▸ How to complete this task
Each line below from the one containing "setup endpoints to" through the one containing "buf_8 0.11, buf_6" should be output exactly as it stands, and no other line should appear.

▸ Entries provided
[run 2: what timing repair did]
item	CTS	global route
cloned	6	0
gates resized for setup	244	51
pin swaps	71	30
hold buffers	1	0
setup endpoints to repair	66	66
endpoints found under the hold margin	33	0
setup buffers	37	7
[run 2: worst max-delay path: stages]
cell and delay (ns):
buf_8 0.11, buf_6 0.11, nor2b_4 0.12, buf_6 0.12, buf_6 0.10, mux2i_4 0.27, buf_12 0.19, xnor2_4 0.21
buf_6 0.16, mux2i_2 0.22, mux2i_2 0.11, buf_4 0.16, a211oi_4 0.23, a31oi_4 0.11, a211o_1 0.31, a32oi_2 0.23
[config.mk]
export PLATFORM = sky130hd
export DESIGN_NAME = banked_xlat
export DESIGN_NICKNAME = d
export VERILOG_FILES = /design/src/rtl/banked_xlat.sv
export SDC_FILE = /design/constraint.sdc
export NUM_CORES = 1
export LEC_CHECK = 0
export CAP_MARGIN = 20
export CELL_PAD_IN_SITES_DETAIL_PLACEMENT = 1
export CELL_PAD_IN_SITES_GLOBAL_PLACEMENT = 2
export CORE_UTILIZATION = 27
export CTS_BUF_LIST = sky130_fd_sc_hd__clkbuf_16
export CTS_CLUSTER_SIZE = 16
export DETAILED_ROUTE_END_ITERATION = 16
export GPL_TIMING_DRIVEN = 0
export PLACE_DENSITY = 0.82
export SLEW_MARGIN = 20
export SYNTH_ARGS = -nofsm -noshare
export SYNTH_HDL_FRONTEND = slang
export SYNTH_SLANG_ARGS = --single-unit
[constraint.sdc]
create_clock -name clk -period 2.4 [get_ports clk]
set_input_delay 0.48 -clock clk [delete_from_list [all_inputs] [get_ports clk]]
set_output_delay 0.48 -clock clk [all_outputs]
set_load 0.02 [all_outputs]
[src/rtl/banked_xlat.sv]
module banked_xlat #(
  parameter int LAW = 16,
  parameter int PAW = 20,
  parameter int OFW = 12,
  parameter logic [7:0] BND_RST = 8'hFF
) (
  input  logic           clk,
  input  logic           rst_n,
  input  logic           wr_en,
  input  logic [1:0]     wr_sel,
  input  logic [7:0]     wr_data,
  input  logic [LAW-1:0] log_addr,
  output logic [PAW-1:0] phys_addr
);
  localparam int LPW = LAW - OFW;
  localparam int PPW = PAW - OFW;

  logic [LPW-1:0] bank_bnd, high_bnd;
  logic [PPW-1:0] bank_base, comm_base;
  logic [LPW-1:0] lpage;
  logic [PPW-1:0] ppage, lpage_x;
  logic in_high, in_bank;

  always_ff @(posedge clk or negedge rst_n) begin
    if (!rst_n) begin
      {high_bnd, bank_bnd} <= BND_RST;
      bank_base <= '0;
      comm_base <= '0;
    end else if (wr_en) begin
      case (wr_sel)
        2'd0: {high_bnd, bank_bnd} <= wr_data;
        2'd1: bank_base <= wr_data;
        2'd2: comm_base <= wr_data;
        default: ;
      endcase
    end
  end

  assign lpage   = log_addr[LAW-1:OFW];
  assign lpage_x = {{(PPW-LPW){1'b0}}, lpage};
  assign in_high = lpage >= high_bnd;
  assign in_bank = !in_high && (lpage >= bank_bnd);

  always_comb begin
    if (in_high)      ppage = comm_base + lpage_x;
    else if (in_bank) ppage = bank_base + lpage_x;
    else              ppage = lpage_x;
  end

  assign phys_addr = {ppage, log_addr[OFW-1:0]};

  assert_offset_pass_R2: assert property (@(posedge clk) disable iff (!rst_n)
    phys_addr[OFW-1:0] == log_addr[OFW-1:0]);

  assert_low_ident_R3: assert property (@(posedge clk) disable iff (!rst_n)
    (lpage < bank_bnd && lpage < high_bnd) |-> phys_addr[PAW-1:OFW] == lpage_x);

  assert_bnd_load_R8: assert property (@(posedge clk) disable iff (!rst_n)
    (wr_en && wr_sel == 2'd0) |=> {high_bnd, bank_bnd} == $past(wr_data));

  assert_unused_sel_R8: assert property (@(posedge clk) disable iff (!rst_n)
    (wr_en && wr_sel == 2'd3) |=> $stable({high_bnd, bank_bnd, bank_base, comm_base}));

  assert_hold_R7: assert property (@(posedge clk) disable iff (!rst_n)
    !wr_en |=> $stable({high_bnd, bank_bnd, bank_base, comm_base}));
endmodule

▸ Solution to this problem
setup endpoints to repair	66	66
endpoints found under the hold margin	33	0
setup buffers	37	7
[run 2: worst max-delay path: stages]
cell and delay (ns):
buf_8 0.11, buf_6 0.11, nor2b_4 0.12, buf_6 0.12, buf_6 0.10, mux2i_4 0.27, buf_12 0.19, xnor2_4 0.21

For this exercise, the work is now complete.